Property and equipment are carried at cost. We compute depreciation for financial reporting purposes on the straight-line basis using estimated useful lives and salvage values. Estimates of the useful lives and salvage values of our property and equipment, including our compressor fleet, are inherently imprecise and subject to errors in judgment, particularly due to unexpected operating conditions, quality of materials and components, and changing market conditions. Although our estimates of useful lives and salvage values have proven reasonably


accurate in the past, if the actual useful life of property and equipment is less than the estimate used for purposes of computing depreciation expense, we could experience an acceleration in depreciation expense, which could result in a negative impact in our results of operations.

Equity-Based Compensation

Our general partner adopted the Compressco Partners, L.P. 2011 Long Term Incentive Plan, which provides for the granting of restricted units and other equity-based awards. The compensation cost for all equity-based grants under the 2011 Long Term Incentive Plan is based on the grant date fair value estimated in accordance with Accounting Standards Codification 718 -"Compensation - Stock Compensation." We estimate expected pre-vesting forfeitures based on actual historical pre-vesting forfeitures over the most recent periods for the expected term. Prior to the Offering, TETRA made grants to certain of our Predecessor's employees of stock options and restricted shares of TETRA common stock. Compensation cost associated with such outstanding awards to our Predecessor's employees was included in the financial statements of our Predecessor. All of these estimates are inherently imprecise and may result in compensation cost being recorded that is materially different from the actual fair value of the awards granted. While the assumptions for volatility and pre-vesting forfeiture rate are updated with each year's option-valuing process, there have not been significant revisions made in these estimates to date.

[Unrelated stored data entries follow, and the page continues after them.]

<file path="config.mk">
export PLATFORM = sky130hd
export DESIGN_NAME = updown_count_monitor
export DESIGN_NICKNAME = d
export VERILOG_FILES = /design/src/rtl/updown_pkg.sv /design/src/rtl/updown_count_monitor_sat_counter.sv /design/src/rtl/updown_count_monitor.sv
export SDC_FILE = /design/constraint.sdc
export NUM_CORES = 1
export LEC_CHECK = 0
export BUFFER_PORTS_ARGS = -buffer_cell sky130_fd_sc_hd__buf_2
export CAP_MARGIN = 20
export CELL_PAD_IN_SITES_DETAIL_PLACEMENT = 0
export CELL_PAD_IN_SITES_GLOBAL_PLACEMENT = 1
export CORE_MARGIN = 2
export CORE_UTILIZATION = 47
export CTS_BUF_LIST = sky130_fd_sc_hd__clkbuf_8
export DETAILED_ROUTE_END_ITERATION = 12
export HOLD_SLACK_MARGIN = 0.05
export PLACE_DENSITY_LB_ADDON = 0.1
export SLEW_MARGIN = 40
export SYNTH_ARGS = -nofsm -noshare
export SYNTH_HDL_FRONTEND = slang
export SYNTH_SLANG_ARGS = --single-unit
</file>
<file path="constraint.sdc">
create_clock -name clk -period 6.76 [get_ports clk]
set_input_delay 1.014 -clock clk [delete_from_list [all_inputs] [get_ports clk]]
set_output_delay 1.014 -clock clk [all_outputs]
set_load 0.05 [all_outputs]
</file>
<file path="src/rtl/updown_pkg.sv">
// Shared definitions for the up/down counter monitor: FSM state
// encoding, default widths and the terminal count constants.
package updown_pkg;

    localparam int unsigned DEF_WIDTH  = 4;
    localparam int unsigned DEF_WRAP_W = 8;

    // Terminal values of the default-width counter.
    localparam logic [DEF_WIDTH-1:0] CNT_MAX = '1;
    localparam logic [DEF_WIDTH-1:0] CNT_MIN = '0;

    typedef enum logic [1:0] {
        S_IDLE  = 2'd0,
        S_TRACK = 2'd1,
        S_ERR   = 2'd2
    } state_t;

endpackage

</file>
<file path="src/rtl/updown_count_monitor_sat_counter.sv">
// Saturating tally: counts inc pulses, sticks at all-ones, cleared by clr.
module sat_counter
    import updown_pkg::*;
#(
    parameter int unsigned WRAP_W = DEF_WRAP_W
) (
    input  logic              clk,
    input  logic              rst,
    input  logic              clr,
    input  logic              inc,
    output logic [WRAP_W-1:0] value
);

    localparam logic [WRAP_W-1:0] SAT_VAL = '1;

    // Tally register: clear wins, increment only below the ceiling.
    always_ff @(posedge clk or negedge rst) begin
        if (!rst) begin
            value <= '0;
        end else if (clr) begin
            value <= '0;
        end else if (inc && (value != SAT_VAL)) begin
            value <= value + 1'b1;
        end
    end

endmodule

</file>
<file path="src/rtl/updown_count_monitor.sv">
// Monitor for a WIDTH-bit up/down counter: checks every step is +/-1
// modulo 2^WIDTH in the previously selected direction, reports
// terminal-count, wrap and direction-change events, keeps a saturating
// wrap tally and a sticky step error flag.
module updown_count_monitor
    import updown_pkg::*;
#(
    parameter int unsigned WIDTH  = DEF_WIDTH,
    parameter int unsigned WRAP_W = DEF_WRAP_W
) (
    input  logic              clk,
    input  logic              rst,
    input  logic [WIDTH-1:0]  cnt_in,
    input  logic              mode_in,
    input  logic              clr,
    output logic              tc,
    output logic              wrap_pulse,
    output logic              dir_chg,
    output logic [WRAP_W-1:0] wrap_cnt,
    output logic              step_err
);

    // Width-scaled terminal values (CNT_MAX/CNT_MIN for the default width).
    localparam logic [WIDTH-1:0] TERM_HI = '1;
    localparam logic [WIDTH-1:0] TERM_LO = '0;

    state_t           state;
    state_t           next_state;
    logic [WIDTH-1:0] prev_cnt;
    logic             prev_mode;

    logic [WIDTH-1:0] exp_cnt;
    logic             step_ok;
    logic             wrap_hit;
    logic             term_hit;
    logic             mode_flip;

    logic             tc_d;
    logic             wrap_d;
    logic             dir_d;
    logic             err_d;

    // Step prediction and event decode from the previous and current sample.
    always_comb begin
        exp_cnt   = prev_mode ? (prev_cnt - 1'b1) : (prev_cnt + 1'b1);
        step_ok   = (cnt_in == exp_cnt);
        wrap_hit  = (!prev_mode && (prev_cnt == TERM_HI) && (cnt_in == TERM_LO)) ||
                    ( prev_mode && (prev_cnt == TERM_LO) && (cnt_in == TERM_HI));
        term_hit  = (!mode_in && (cnt_in == TERM_HI)) ||
                    ( mode_in && (cnt_in == TERM_LO));
        mode_flip = (mode_in != prev_mode);
    end

    // Next-state and next-output logic; clr overrides every event.
    always_comb begin
        next_state = state;
        tc_d       = 1'b0;
        wrap_d     = 1'b0;
        dir_d      = 1'b0;
        err_d      = step_err;

        case (state)
            S_IDLE: begin
                next_state = S_TRACK;
            end
            S_TRACK: begin
                tc_d  = term_hit;
                dir_d = mode_flip;
                if (step_ok) begin
                    wrap_d = wrap_hit;
                end else begin
                    err_d      = 1'b1;
                    next_state = S_ERR;
                end
            end
            S_ERR: begin
                tc_d  = term_hit;
                dir_d = mode_flip;
                err_d = 1'b1;
            end
            default: begin
                next_state = S_IDLE;
            end
        endcase

        if (clr) begin
            next_state = S_IDLE;
            tc_d       = 1'b0;
            wrap_d     = 1'b0;
            dir_d      = 1'b0;
            err_d      = 1'b0;
        end
    end

    // FSM state register.
    always_ff @(posedge clk or negedge rst) begin
        if (!rst) begin
            state <= S_IDLE;
        end else begin
            state <= next_state;
        end
    end

    // Previous-sample registers, loaded unconditionally every cycle.
    always_ff @(posedge clk or negedge rst) begin
        if (!rst) begin
            prev_cnt  <= '0;
            prev_mode <= 1'b0;
        end else begin
            prev_cnt  <= cnt_in;
            prev_mode <= mode_in;
        end
    end

    // Registered event and status outputs.
    always_ff @(posedge clk or negedge rst) begin
        if (!rst) begin
            tc         <= 1'b0;
            wrap_pulse <= 1'b0;
            dir_chg    <= 1'b0;
            step_err   <= 1'b0;
        end else begin
            tc         <= tc_d;
            wrap_pulse <= wrap_d;
            dir_chg    <= dir_d;
            step_err   <= err_d;
        end
    end

    // Wrap tally advances on the same edge that raises wrap_pulse.
    sat_counter #(
        .WRAP_W(WRAP_W)
    ) u_wrap_tally (
        .clk   (clk),
        .rst   (rst),
        .clr   (clr),
        .inc   (wrap_d),
        .value (wrap_cnt)
    );

endmodule
</file>
Yosys cells after proc, flatten, opt, wreduce, memory -nomap -nowiden
Index checks and enable logic that the tools add are counted.

storage, ports and cells
  register bits = 19
  input port bits = 8
  output and inout bits = 12
  word-level logic and storage cells = 55

cells by class
  reduce and logical (&&, ||, !) cells = 19
  multiplexer cells = 16
  equality and inequality tests = 9
  $add $sub $neg = 3

operators with widths
  kind                                                                number
  8-bit two-way mux                                                   2
  1-bit two-way mux                                                   9
  8-bit by 1-bit adder with 8-bit output, second input constant       1
  4-bit == test, second input constant                                2
  4-bit logical NOT                                                   2
  8-bit inequality test, second input constant                        1
  1-bit logical AND                                                   7
  2-bit one-hot mux with 3 select lines                               1
  4-bit by 1-bit adder with 4-bit output, second input constant       1
  4-bit == test                                                       1
  2-bit two-way mux                                                   2
  4-bit two-way mux                                                   1
  2-bit AND reduction                                                 2
  4-bit by 1-bit subtractor with 4-bit output, second input constant  1
  3-bit inequality test, second input constant                        1
  3-bit nonzero test                                                  1
  2-bit by 1-bit == test with 1-bit output, second input constant     1
  2-bit == test, second input constant                                1
  1-bit logical NOT                                                   2
  2-bit logical NOT                                                   1
  1-bit logical OR                                                    2
  2-bit inequality test, second input constant                        1
  1-bit one-hot mux with 2 select lines                               1
  2-bit nonzero test                                                  1
  2 further kinds                                                     2

Depth between registers and ports, before layout
  depth in word-level cells = 10
  depth in mapped cells = 9
  mapped depth without buffers = 8

Modules after synthesis
From an unflattened synthesis, not the netlist that was laid out.

second synthesis, totals
  cells, all modules = 112
  area, all modules = 1131.1 sq um

modules (own cells, without submodules)
  module                cells an instance  sequential area each (sq um)  area an instance (sq um)  instances
  updown_count_monitor  63                 275.3                         666.9                     1
  sat_counter           49                 200.2                         464.2                     1

Worst setup path after synthesis
No wires, ideal clock.

  path kind = input port to flip-flop
  start = input port cnt_in[0]
  end = register u_wrap_tally.value[6]
  required time = 6.682 ns
  stages = 6
  library setup time = 0.078 ns
  setup slack = 4.117 ns
  path buffers = 1
  data arrival time = 2.565 ns
  cell sequence = or4_4 > o31ai_4 > o2111ai_2 > buf_6 > or3_1 > a21oi_1

between the ends
  cells in the longest elaborated chain, start to end = 8
  elaborated cells on any way between the ends = 11
  those cells by class = eq/ne (2); mux (3); reduce/logical (6)

RTL lines
  what                                                RTL line                                                RTL
  start: declaration                                  updown_count_monitor.sv:13                              input logic [WIDTH-1:0] cnt_in,
  4-bit == test or 4-bit logical NOT (tied branches)  updown_count_monitor.sv:48, updown_count_monitor.sv:47
  1-bit logical AND, on equally long branches         updown_count_monitor.sv:48, updown_count_monitor.sv:47
  1-bit logical OR                                    updown_count_monitor.sv:47                              wrap_hit = (!prev_mode && (prev_cnt == TERM_HI) && (cnt_in == TERM_LO)) ||
  1-bit two-way mux (*)                               updown_count_monitor.sv:69                              if (step_ok) begin
  1-bit two-way mux (*)                               updown_count_monitor.sv:62                              case (state)
  1-bit two-way mux (*)                               updown_count_monitor.sv:86                              if (clr) begin
  1-bit logical AND (*)                               updown_count_monitor_sat_counter.sv:22                  end else if (inc && (value != SAT_VAL)) begin
  2-bit nonzero test (no source line) (*)             -
  end signal: assignment                              updown_count_monitor_sat_counter.sv:23                  value <= value + 1'b1;
  end: declaration                                    updown_count_monitor_sat_counter.sv:11                  output logic [WRAP_W-1:0] value

Every way passes the cells marked *; elsewhere a longest branch is shown, timed or not.
A chain may end at the register's enable or synchronous reset.

Final worst setup path
  start = input port cnt_in[0]
  end = register u_wrap_tally.value[5]

The elaborated chain is that of the path after synthesis.

==> reports/summary.txt <==
clk sinks - 19
Final ANT Viol Nets - 0
post-synthesis adder-cell area fraction - 10.4%
Initial Util - 51.2%
P_int - 0.000176 W
vias per inst - 5.14
cell row count - 16
initial antenna violation count - 0
Die W - 51.0 µm
Async SR Flop Fraction - 100%
CTS tree - yes
largest net degree at the start of global routing - 20
Comb power frac - 18.5%
clk_skew - 0.00396 ns
worst-path fanout max - 14
flops & latches, synth - 19
Total GRT Usage - 17.6%
Mapped Nets - 116
kind of cell adding the most delay to the critical path - simple AND/OR/NAND/NOR gates
Die Area - 0.00260 mm²
fmax - 370 MHz
Area Overhead vs Synth - 15.3%
Slew @ Worst Pin - 0.541 ns
Max VDD drop - 0.126 mV
Syn Inst Count - 100
Max Slew Vio Count - 0
share of cells above drive strength 1 - 22.3%
startpoint types - input port
Layout Nets - 138
final hold viol count - 0
first-pass GRT wire length - 3370 µm
part of the power in the clock network - 31.3%
placer congestion estimate - 0.820
Post-CTS Resized - 0
Worst Hold Class - flop to flop
detailed placement HPWL - 1370 µm
top_reg_cell synth - dfrtp_1
CTS root buffer - clkbuf_8
Max Cap Violations - 0
status - finished, final reports clean
R2R Setup Slk - 4.06 ns
LEAKAGE - 0.597 nW
Setup Fix Bufs, Post-CTS - 0
quantity of hold-fixing buffers added after cts - 0
CP required - 6.94 ns
H-tree levels - 1
Worst-path clk slew - 0.07 ns
Final Power - 0.000247 W
Avg WL per Cell - 12.7 µm
normalized max-slew margin - 63.9%
Reg power frac - 50.2%
worst skew pair latency - 0.26 ns
Placement Cell Area - 0.00115 mm²
sw frac - 28.6%
kind of critical path - input port to flop
Syn Std Cell Area - 0.00104 mm²
Core Region - 0.00202 mm²
DR iter-0 viols - 9
post-synthesis sequential area ratio - 45.9%
Bufs and invs on worst path - 1
complex-gate fraction of the synthesized area - 12.0%
post-synth cell types - 26
vias after detailed routing - 760
I/O pins - 20
largest family of logic cells by synthesized area - simple AND/OR/NAND/NOR gates
Finished Cell Area - 0.00119 mm²
Synth area leaders - dfrtp_1, ha_1, a21oi_1, xnor2_1, nor2_1
endpoint class of the critical path - flop
number of diodes - 0
data arrival time of the critical path - 2.89 ns
pwr dens - 207 mW/mm²
Mean Syn Cell Area - 10.4 µm²
RSZ-0062 raised after global routing - no
net switching power - 0.0000705 W
most frequent cells in the layout - dfrtp_1, buf_2, nor2_1
TritonCTS Buffers - 3
mux cell area share after synthesis - 2.90%
YS warnings - 0
dominant cell type by area after synthesis - dfrtp_1
final setup vio count - 0
Synth Area in Simple Gates - 16.9%
min cycle time layout - 2.70 ns
Synth top area share - 45.9%
final wirelength - 1880 µm
CP max-delay cell - or4_4
drt pass-1 iters - 4
Die Y - 51.0 µm
CP cell instances - buf_2 -> or4_4 -> o31ai_4 -> o2111ai_2 -> or3_1 -> a21oi_1
vias in the first global route - 751
Port Buffers - 19
Post-synth EDFFs - 0
Residual DRC - 0
Largest stage delay, worst path - 0.56 ns
total negative setup slack - 0 ns
fin crit share - 40.0%
Longest Clk Path Bufs - 2
Synth Area in XOR/XNOR - 7.61%
global route overflow - 0
logic make-up (layout without fill, tap and decap cells):
family,count (synthesis),after routing
and+or+nand+nor,32,32
AOI/OAI and AO/OA,19,19
DFF,19,19
buffers and inverters,10,31
xor gates and xnor gates,9,9
adders and majority gates,8,8
muxes,3,3
routing by layer:
metal	GRT usage (%)	wire length [µm]	vias up
li1	-	-	387
met2	27.3	840	17
met5	0	0	-
met1	23.1	926	352
met4	5.41	23	0
met3	6.14	91	4
worst min-delay path, cell delays in order (launching register included):
cell and delay, ns:
dfrtp_1 0.34, nor2_1 0.05, nor2_1 0.07
layout make-up:
cell class                 count  area (µm²)
tap                           27        33.8
sequential                    19         475
multi-input combinational     71         515
clock inverter                 1        3.75
fill                         183         827
clock buffer                   3        41.3
timing repair buffer          19        95.1
inverter                       8        30.0
cell usage after synthesis (3+ instances only):
library cell and n:
nand3_1 6, dfrtp_1 19, or3_1 6, xnor2_1 5
nor2_1 11, a21oi_1 10, o21ai_0 6, ha_1 7
xor2_1 4, mux2i_1 3, inv_1 8
path summary, 6_finish.rpt:
kind	to	cells past startpoint	start
setup / recovery	u_wrap_tally.value[5]	6	cnt_in[0]
hold / removal	step_err	2	step_err
setup reg to reg	u_wrap_tally.value[5]	8	prev_mode
hold reg to reg	step_err	2	step_err
max in group asynchronous	state[0]	1	rst
min in group asynchronous	u_wrap_tally.value[0]	1	rst
sequential cells by signal, summed over array words and instances, names as in the netlist:
| register | flops |
|---|---|
| tc | 1 |
| prev_mode | 1 |
| step_err | 1 |
| wrap_pulse | 1 |
| state | 2 |
| prev_cnt | 4 |
| u_wrap_tally.value | 8 |
| dir_chg | 1 |
stage by stage:
step	std cells	hold WS, ns	utilization [%]	setup slack [ns]
global placement	144	0.473	56.9	3.85
global route	148	0.533	59.1	3.87
detailed placement	144	0.489	56.9	3.79
CTS	148	0.504	59.1	4.05
floorplan	100	0.513	-	4.12
finish	148	0.496	59.1	4.06
power groups by stage:
stage | combinational (W) | sequential [W] | clock, W
2_1_floorplan | 0.0000259 | 0.000132 | 0
3_3_place_gp | 0.0000447 | 0.000126 | 0
3_5_place_dp | 0.0000459 | 0.000126 | 0
4_1_cts | 0.0000462 | 0.000124 | 0.0000801
5_1_grt | 0.0000517 | 0.000125 | 0.0000864
6_report | 0.0000457 | 0.000124 | 0.0000773
No activity file was read; power rests on OpenSTA's default activity.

Methodologies Used to Allocate Parent Company Administrative Costs

TETRA provides us with centralized corporate functions such as legal, accounting and financial reporting, treasury, insurance administration, claims processing, risk management, health, safety and environmental, information technology, human resources, credit, payroll, internal audit, taxes and other corporate services. Since the Offering, these services are performed pursuant to the Omnibus Agreement between us and TETRA. Prior to June 20, 2011, our Predecessor's financial statements reflected an estimated allocation of the cost of TETRA's general and administrative costs incurred on our behalf. TETRA employed various allocation methodologies to determine the general and administrative costs incurred by TETRA and recorded in our Predecessor's financial statements presented herein. The allocation methodologies were based on an estimate by each TETRA corporate function of the time spent on behalf of our business. While the use of incorrect cost allocation estimates could significantly impact the levels of general and administrative expenses of our Predecessor, we believe that the methodologies and estimates used to allocate indirect costs were reasonable. If certain general and administrative expenses were allocated using different methodologies, the results of our Predecessor's operations could have been significantly different from those presented herein.


Results of Operations

The following data should be read in conjunction with the Consolidated Financial Statements and the associated Notes contained elsewhere in this document.

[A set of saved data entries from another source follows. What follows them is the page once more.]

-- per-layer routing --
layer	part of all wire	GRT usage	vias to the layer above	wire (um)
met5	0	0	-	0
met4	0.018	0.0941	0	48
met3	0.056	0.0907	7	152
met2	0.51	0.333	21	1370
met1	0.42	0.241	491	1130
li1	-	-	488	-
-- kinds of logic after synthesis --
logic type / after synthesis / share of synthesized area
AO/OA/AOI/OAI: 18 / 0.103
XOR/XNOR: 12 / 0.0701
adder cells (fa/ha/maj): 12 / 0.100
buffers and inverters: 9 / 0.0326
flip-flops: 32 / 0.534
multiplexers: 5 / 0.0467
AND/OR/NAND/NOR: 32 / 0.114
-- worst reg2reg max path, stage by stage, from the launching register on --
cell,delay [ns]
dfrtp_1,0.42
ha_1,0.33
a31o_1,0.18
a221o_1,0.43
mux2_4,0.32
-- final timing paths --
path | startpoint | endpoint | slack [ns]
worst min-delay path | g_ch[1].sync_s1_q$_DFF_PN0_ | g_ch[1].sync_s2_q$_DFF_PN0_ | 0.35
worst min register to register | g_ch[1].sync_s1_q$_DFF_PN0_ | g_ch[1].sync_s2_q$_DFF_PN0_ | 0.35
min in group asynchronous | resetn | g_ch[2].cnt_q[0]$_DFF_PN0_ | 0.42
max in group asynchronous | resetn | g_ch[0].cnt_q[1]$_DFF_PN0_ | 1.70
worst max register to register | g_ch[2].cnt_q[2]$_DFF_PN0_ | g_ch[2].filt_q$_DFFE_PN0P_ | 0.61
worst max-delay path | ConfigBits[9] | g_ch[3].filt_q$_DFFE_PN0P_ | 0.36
==> src/rtl/branch_resolve_pkg.sv <==
// Shared definitions for the EX-stage branch resolution unit: branch
// condition encodings, FSM state encoding and the default datapath width.
package branch_resolve_pkg;

   localparam int XLEN_DEF = 32;

   // B-type funct3 condition encodings (010/011 are reserved)
   localparam logic [2:0] F3_BEQ  = 3'b000;
   localparam logic [2:0] F3_BNE  = 3'b001;
   localparam logic [2:0] F3_BLT  = 3'b100;
   localparam logic [2:0] F3_BGE  = 3'b101;
   localparam logic [2:0] F3_BLTU = 3'b110;
   localparam logic [2:0] F3_BGEU = 3'b111;

   // Redirect/flush sequencer states
   typedef enum logic {
      ST_IDLE  = 1'b0,
      ST_FLUSH = 1'b1
   } br_state_e;

endpackage
## src/rtl/bram_port_ctrl_pkg.sv

```systemverilog
// Shared defaults and sizing helpers for the BRAM port controller and its response FIFO.
package bram_port_ctrl_pkg;

    localparam int unsigned DefAddrWidth = 16;
    localparam int unsigned DefDataWidth = 32;
    localparam int unsigned DefRspDepth  = 2;

    // Occupancy counter must represent 0..depth inclusive.
    function automatic int unsigned occ_width(input int unsigned depth);
        return $clog2(depth + 1);
    endfunction

    function automatic int unsigned ptr_width(input int unsigned depth);
        return (depth > 1) ? $clog2(depth) : 1;
    endfunction

endpackage

```

## src/rtl/bram_port_ctrl_rsp_fifo.sv

```systemverilog
// Response buffer for bram_port_ctrl: synchronous FIFO with wrap-modulo-DEPTH pointers
// and an explicit occupancy counter. Storage is not reset.
module bram_rsp_fifo
    import bram_port_ctrl_pkg::*;
#(
    parameter int unsigned DEPTH = DefRspDepth,
    parameter int unsigned WIDTH = DefDataWidth
) (
    input  logic                           clk,
    input  logic                           rst,
    input  logic                           i_push,
    input  logic [WIDTH-1:0]               i_wdata,
    input  logic                           i_pop,
    output logic [WIDTH-1:0]               o_rdata,
    output logic                           o_full,
    output logic                           o_empty,
    output logic [occ_width(DEPTH)-1:0]    o_count
);

    localparam int unsigned CntW = occ_width(DEPTH);
    localparam int unsigned PtrW = ptr_width(DEPTH);

    logic [WIDTH-1:0] r_mem [DEPTH];
    logic [PtrW-1:0]  r_wptr;
    logic [PtrW-1:0]  r_rptr;
    logic [CntW-1:0]  r_count;

    logic             w_do_push;
    logic             w_do_pop;
    logic [PtrW-1:0]  w_wptr_next;
    logic [PtrW-1:0]  w_rptr_next;

    assign o_full  = (r_count == CntW'(DEPTH));
    assign o_empty = (r_count == '0);
    assign o_count = r_count;
    assign o_rdata = r_mem[r_rptr];

    // A push into a full buffer is only legal when the head leaves in the same cycle.
    assign w_do_pop  = i_pop && !o_empty;
    assign w_do_push = i_push && (!o_full || w_do_pop);

    assign w_wptr_next = (r_wptr == PtrW'(DEPTH - 1)) ? '0 : r_wptr + PtrW'(1);
    assign w_rptr_next = (r_rptr == PtrW'(DEPTH - 1)) ? '0 : r_rptr + PtrW'(1);

    always_ff @(posedge clk) begin
        if (rst) begin
            r_wptr  <= '0;
            r_rptr  <= '0;
            r_count <= '0;
        end else begin
            if (w_do_push) begin
                r_wptr <= w_wptr_next;
            end
            if (w_do_pop) begin
                r_rptr <= w_rptr_next;
            end
            case ({w_do_push, w_do_pop})
                2'b10:   r_count <= r_count + CntW'(1);
                2'b01:   r_count <= r_count - CntW'(1);
                default: r_count <= r_count;
            endcase
        end
    end

    always_ff @(posedge clk) begin
        if (w_do_push) begin
            r_mem[r_wptr] <= i_wdata;
        end
    end

endmodule

```

## src/rtl/bram_port_ctrl.sv

```systemverilog
// Request/response front end for a 1-cycle-latency BRAM port. Every accepted request yields
// one in-order response; writes return the word that was overwritten.
module bram_port_ctrl
    import bram_port_ctrl_pkg::*;
#(
    parameter int unsigned ADDR_WIDTH = DefAddrWidth,
    parameter int unsigned DATA_WIDTH = DefDataWidth,
    parameter int unsigned RSP_DEPTH  = DefRspDepth
) (
    input  logic                    clk,
    input  logic                    rst,
    input  logic                    req_valid,
    output logic                    req_ready,
    input  logic [DATA_WIDTH/8-1:0] req_we,
    input  logic [ADDR_WIDTH-1:0]   req_addr,
    input  logic [DATA_WIDTH-1:0]   req_wdata,
    output logic                    rsp_valid,
    input  logic                    rsp_ready,
    output logic [DATA_WIDTH-1:0]   rsp_rdata,
    output logic                    bram_en,
    output logic [DATA_WIDTH/8-1:0] bram_we,
    output logic [ADDR_WIDTH-1:0]   bram_addr,
    output logic [DATA_WIDTH-1:0]   bram_wdata,
    input  logic [DATA_WIDTH-1:0]   bram_rdata
);

    localparam int unsigned CntW = occ_width(RSP_DEPTH);

    logic                  r_inflight;
    logic                  w_accept;
    logic                  w_push;
    logic                  w_pop;
    logic                  w_full;
    logic                  w_empty;
    logic [CntW-1:0]       w_count;
    logic [CntW:0]         w_pending;
    logic [DATA_WIDTH-1:0] w_head;

    assign rsp_valid = !rst && !w_empty;
    assign rsp_rdata = w_head;
    assign w_pop     = rsp_valid && rsp_ready;

    // Slots committed next cycle: buffered + the read in flight, less the one leaving now.
    assign w_pending = (CntW + 1)'(w_count) + (CntW + 1)'(r_inflight) - (CntW + 1)'(w_pop);

    always_comb begin
        req_ready = 1'b0;
        if (rst) begin
            req_ready = 1'b0;
        end else if (w_full) begin
            // A full buffer only frees a slot on a pop with nothing already in flight.
            req_ready = w_pop && !r_inflight;
        end else begin
            req_ready = (w_pending < (CntW + 1)'(RSP_DEPTH));
        end
    end

    assign w_accept   = req_valid && req_ready;
    assign bram_en    = w_accept;
    assign bram_we    = w_accept ? req_we : '0;
    assign bram_addr  = req_addr;
    assign bram_wdata = req_wdata;

    // Read data from the previous accept is valid on bram_rdata now; capture it at this edge.
    assign w_push = r_inflight && !rst;

    always_ff @(posedge clk) begin
        if (rst) begin
            r_inflight <= 1'b0;
        end else begin
            r_inflight <= w_accept;
        end
    end

    bram_rsp_fifo #(
        .DEPTH (RSP_DEPTH),
        .WIDTH (DATA_WIDTH)
    ) u_rsp_fifo (
        .clk     (clk),
        .rst     (rst),
        .i_push  (w_push),
        .i_wdata (bram_rdata),
        .i_pop   (w_pop),
        .o_rdata (w_head),
        .o_full  (w_full),
        .o_empty (w_empty),
        .o_count (w_count)
    );

endmodule
```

                                Year Ended December 31,                  Period-to-Period Change
Combined Results of
Operations                 2012           2011           2010        2012 vs. 2011     2011 vs. 2010
                                                       (In Thousands)
Revenues:
Compression and other
services               $ 102,260      $  81,979      $  77,396      $    20,281       $       4,583
Sales of compressors
and parts                  6,322         13,200          4,017           (6,878)              9,183
Total revenues         $ 108,582      $  95,179      $  81,413      $    13,403       $      13,766
Cost of revenues:
Cost of compression
and other
services               $  52,330      $  42,087      $  35,424      $    10,243       $       6,663
Cost of compressors
. . .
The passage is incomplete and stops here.